_BRIEF:_
Copy each line of the records that includes "asynchronous".
________________
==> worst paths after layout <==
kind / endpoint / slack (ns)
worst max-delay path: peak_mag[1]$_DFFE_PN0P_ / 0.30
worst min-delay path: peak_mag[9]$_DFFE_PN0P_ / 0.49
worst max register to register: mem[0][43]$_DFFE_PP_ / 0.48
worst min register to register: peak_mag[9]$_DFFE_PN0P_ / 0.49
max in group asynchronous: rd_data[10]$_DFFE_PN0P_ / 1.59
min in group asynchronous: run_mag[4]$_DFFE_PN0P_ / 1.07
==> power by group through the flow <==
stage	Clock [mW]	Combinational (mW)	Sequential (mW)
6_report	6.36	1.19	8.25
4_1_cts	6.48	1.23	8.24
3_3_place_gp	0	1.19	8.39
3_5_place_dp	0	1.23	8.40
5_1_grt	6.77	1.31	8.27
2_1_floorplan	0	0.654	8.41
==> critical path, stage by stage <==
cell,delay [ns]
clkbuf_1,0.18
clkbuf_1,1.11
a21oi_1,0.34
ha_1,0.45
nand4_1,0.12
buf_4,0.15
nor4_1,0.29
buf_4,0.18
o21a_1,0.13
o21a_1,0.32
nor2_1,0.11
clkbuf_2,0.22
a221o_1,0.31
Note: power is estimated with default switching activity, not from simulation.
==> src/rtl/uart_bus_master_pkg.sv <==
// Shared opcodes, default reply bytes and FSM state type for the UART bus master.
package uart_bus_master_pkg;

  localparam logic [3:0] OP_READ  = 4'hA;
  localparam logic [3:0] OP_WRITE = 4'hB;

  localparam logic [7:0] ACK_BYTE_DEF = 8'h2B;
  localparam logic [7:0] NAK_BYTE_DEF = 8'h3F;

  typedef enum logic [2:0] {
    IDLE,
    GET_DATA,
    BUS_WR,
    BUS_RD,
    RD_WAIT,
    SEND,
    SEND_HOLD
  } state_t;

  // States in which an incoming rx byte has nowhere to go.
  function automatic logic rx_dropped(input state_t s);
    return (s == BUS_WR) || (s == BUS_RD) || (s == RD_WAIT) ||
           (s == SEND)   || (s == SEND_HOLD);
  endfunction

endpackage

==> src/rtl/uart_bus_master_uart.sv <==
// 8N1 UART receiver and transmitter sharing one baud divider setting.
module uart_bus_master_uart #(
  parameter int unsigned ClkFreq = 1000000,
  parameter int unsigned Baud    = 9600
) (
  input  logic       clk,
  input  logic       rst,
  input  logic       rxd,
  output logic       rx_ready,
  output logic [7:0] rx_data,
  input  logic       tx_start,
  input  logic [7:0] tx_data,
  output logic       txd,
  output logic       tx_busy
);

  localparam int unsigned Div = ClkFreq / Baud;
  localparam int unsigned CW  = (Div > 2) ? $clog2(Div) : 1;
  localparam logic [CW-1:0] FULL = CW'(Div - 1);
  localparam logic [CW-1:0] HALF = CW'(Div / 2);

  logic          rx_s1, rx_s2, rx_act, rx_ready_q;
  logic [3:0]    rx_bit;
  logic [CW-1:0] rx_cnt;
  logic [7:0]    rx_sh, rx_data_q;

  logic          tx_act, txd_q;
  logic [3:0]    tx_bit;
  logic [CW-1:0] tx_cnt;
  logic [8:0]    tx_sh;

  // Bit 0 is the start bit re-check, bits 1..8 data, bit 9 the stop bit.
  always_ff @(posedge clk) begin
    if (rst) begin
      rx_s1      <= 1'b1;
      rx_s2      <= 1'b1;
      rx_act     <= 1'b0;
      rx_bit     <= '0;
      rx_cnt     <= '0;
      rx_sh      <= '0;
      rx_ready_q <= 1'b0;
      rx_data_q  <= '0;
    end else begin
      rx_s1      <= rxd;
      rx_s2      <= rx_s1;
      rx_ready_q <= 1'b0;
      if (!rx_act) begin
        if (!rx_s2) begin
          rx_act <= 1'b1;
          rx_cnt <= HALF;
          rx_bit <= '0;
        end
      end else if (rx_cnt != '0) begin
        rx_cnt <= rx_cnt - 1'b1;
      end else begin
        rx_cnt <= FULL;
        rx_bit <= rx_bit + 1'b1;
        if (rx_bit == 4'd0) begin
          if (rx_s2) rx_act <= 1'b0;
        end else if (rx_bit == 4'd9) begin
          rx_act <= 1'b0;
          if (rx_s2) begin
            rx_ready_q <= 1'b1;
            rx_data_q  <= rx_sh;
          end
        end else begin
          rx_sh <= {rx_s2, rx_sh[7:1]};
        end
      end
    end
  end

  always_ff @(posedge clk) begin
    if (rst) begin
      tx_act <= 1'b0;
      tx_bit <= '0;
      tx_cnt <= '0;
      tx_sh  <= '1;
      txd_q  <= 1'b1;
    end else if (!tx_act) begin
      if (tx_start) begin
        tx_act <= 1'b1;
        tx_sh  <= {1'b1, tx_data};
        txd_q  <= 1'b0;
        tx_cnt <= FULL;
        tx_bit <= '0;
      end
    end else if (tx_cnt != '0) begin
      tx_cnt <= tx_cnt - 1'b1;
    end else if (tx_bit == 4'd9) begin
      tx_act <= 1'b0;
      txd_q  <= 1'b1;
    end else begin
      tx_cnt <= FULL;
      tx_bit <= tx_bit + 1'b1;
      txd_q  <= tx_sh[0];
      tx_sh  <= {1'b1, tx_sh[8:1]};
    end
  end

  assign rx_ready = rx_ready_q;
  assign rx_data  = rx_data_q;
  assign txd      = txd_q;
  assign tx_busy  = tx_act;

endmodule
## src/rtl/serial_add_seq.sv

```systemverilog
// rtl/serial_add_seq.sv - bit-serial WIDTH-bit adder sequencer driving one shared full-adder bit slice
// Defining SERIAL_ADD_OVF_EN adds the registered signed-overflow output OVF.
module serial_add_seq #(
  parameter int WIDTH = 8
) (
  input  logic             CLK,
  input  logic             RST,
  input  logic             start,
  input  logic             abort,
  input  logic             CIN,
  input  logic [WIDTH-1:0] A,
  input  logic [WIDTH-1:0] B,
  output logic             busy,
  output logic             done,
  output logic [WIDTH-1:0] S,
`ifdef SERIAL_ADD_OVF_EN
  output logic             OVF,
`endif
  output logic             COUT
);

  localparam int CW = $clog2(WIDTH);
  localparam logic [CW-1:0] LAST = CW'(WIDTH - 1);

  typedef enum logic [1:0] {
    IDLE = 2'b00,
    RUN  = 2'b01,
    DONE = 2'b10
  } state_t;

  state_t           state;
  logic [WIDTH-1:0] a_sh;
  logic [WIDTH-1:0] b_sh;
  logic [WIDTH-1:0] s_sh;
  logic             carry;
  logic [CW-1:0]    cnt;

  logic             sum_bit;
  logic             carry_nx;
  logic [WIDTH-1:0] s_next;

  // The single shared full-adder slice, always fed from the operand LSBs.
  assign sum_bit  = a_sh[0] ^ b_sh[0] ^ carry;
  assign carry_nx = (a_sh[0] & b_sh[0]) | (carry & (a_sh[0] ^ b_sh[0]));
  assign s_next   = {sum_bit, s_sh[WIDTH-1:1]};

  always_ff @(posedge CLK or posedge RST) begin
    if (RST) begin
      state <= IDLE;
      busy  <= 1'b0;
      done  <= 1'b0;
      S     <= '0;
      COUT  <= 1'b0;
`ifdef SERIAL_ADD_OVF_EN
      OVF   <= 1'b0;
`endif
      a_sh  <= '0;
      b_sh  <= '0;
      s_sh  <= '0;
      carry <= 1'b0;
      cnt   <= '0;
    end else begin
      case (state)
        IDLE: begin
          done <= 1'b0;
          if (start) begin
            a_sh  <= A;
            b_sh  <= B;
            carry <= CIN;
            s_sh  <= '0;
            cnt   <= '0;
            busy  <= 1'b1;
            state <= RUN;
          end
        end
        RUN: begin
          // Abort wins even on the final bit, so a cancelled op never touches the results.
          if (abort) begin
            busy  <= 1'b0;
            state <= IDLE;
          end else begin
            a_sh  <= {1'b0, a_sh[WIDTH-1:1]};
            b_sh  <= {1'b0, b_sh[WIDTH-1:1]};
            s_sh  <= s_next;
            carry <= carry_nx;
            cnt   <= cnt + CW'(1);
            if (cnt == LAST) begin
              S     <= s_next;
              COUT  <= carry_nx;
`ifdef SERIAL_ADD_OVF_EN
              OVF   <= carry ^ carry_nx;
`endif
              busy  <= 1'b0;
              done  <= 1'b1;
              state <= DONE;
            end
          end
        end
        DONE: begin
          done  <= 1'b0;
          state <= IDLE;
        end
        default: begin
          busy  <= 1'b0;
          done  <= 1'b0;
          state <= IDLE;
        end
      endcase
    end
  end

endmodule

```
________________
_TASK RESULT:_
max in group asynchronous: rd_data[10]$_DFFE_PN0P_ / 1.59
min in group asynchronous: run_mag[4]$_DFFE_PN0P_ / 1.07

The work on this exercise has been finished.